> _WORK TO BE COMPLETED_: In the records below, find each line containing the word "assign" and copy it.

> _DATA SUPPLIED_:
►
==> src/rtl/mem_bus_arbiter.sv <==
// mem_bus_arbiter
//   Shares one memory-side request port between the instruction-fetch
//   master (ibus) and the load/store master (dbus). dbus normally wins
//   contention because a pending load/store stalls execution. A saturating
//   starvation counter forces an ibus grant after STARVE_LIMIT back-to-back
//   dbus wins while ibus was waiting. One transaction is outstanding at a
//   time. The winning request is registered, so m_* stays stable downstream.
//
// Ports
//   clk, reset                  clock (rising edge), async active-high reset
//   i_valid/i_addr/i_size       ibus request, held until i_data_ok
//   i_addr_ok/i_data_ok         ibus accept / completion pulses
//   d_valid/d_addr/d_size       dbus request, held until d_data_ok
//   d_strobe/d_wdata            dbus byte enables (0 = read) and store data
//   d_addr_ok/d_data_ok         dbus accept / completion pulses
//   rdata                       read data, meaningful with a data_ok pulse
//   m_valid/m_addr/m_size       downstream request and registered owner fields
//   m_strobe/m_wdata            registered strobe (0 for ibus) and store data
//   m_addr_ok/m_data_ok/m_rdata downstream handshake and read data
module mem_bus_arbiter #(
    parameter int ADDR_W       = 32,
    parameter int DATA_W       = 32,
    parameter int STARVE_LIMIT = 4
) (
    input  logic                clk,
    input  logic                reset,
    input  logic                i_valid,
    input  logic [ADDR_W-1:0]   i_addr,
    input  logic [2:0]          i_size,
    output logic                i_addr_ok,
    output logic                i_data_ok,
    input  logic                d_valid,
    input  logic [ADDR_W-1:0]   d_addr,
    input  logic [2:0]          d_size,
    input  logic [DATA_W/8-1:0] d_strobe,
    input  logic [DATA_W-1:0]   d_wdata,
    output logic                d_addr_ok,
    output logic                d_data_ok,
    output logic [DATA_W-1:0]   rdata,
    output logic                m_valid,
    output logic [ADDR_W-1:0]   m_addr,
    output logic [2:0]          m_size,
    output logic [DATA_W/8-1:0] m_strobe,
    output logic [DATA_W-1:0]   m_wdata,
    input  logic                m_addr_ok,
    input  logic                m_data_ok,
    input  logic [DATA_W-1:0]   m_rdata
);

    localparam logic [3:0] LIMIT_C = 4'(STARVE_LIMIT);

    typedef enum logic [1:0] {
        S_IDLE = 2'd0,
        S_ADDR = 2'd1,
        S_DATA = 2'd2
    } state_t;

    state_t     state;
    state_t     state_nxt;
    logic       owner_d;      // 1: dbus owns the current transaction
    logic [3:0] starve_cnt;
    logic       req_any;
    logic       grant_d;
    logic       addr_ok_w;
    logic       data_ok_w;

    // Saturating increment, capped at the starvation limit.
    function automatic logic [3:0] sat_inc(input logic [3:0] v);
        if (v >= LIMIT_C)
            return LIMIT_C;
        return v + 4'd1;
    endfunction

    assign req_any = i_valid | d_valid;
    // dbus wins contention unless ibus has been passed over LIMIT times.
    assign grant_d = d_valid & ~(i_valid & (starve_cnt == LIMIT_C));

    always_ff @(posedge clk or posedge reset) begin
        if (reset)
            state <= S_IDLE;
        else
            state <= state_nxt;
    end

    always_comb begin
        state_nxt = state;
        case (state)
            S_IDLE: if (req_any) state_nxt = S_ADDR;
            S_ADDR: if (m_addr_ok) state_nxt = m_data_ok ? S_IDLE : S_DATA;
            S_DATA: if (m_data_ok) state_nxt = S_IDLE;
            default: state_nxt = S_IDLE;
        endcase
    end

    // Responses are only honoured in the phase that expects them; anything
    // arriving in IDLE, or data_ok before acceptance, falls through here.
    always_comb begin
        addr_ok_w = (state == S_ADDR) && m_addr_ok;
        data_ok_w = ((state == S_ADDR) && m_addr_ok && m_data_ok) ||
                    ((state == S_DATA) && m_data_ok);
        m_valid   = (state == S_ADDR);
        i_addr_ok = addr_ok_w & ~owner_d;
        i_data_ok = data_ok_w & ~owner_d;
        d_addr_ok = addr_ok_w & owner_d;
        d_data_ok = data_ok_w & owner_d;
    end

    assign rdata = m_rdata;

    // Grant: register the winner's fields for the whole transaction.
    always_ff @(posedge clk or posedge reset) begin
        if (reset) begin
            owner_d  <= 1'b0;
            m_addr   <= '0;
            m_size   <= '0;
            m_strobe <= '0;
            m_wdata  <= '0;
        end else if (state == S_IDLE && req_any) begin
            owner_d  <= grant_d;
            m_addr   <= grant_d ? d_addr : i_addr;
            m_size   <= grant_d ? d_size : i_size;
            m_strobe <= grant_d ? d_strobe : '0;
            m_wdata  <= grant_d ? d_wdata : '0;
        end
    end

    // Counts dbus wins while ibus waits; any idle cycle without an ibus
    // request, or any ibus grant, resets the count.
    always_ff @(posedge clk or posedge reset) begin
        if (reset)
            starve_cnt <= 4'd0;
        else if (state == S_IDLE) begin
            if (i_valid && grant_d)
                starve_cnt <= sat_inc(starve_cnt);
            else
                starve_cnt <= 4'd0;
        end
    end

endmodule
◄
> _WRITTEN ANSWER_:
    assign req_any = i_valid | d_valid;
    assign grant_d = d_valid & ~(i_valid & (starve_cnt == LIMIT_C));
    assign rdata = m_rdata;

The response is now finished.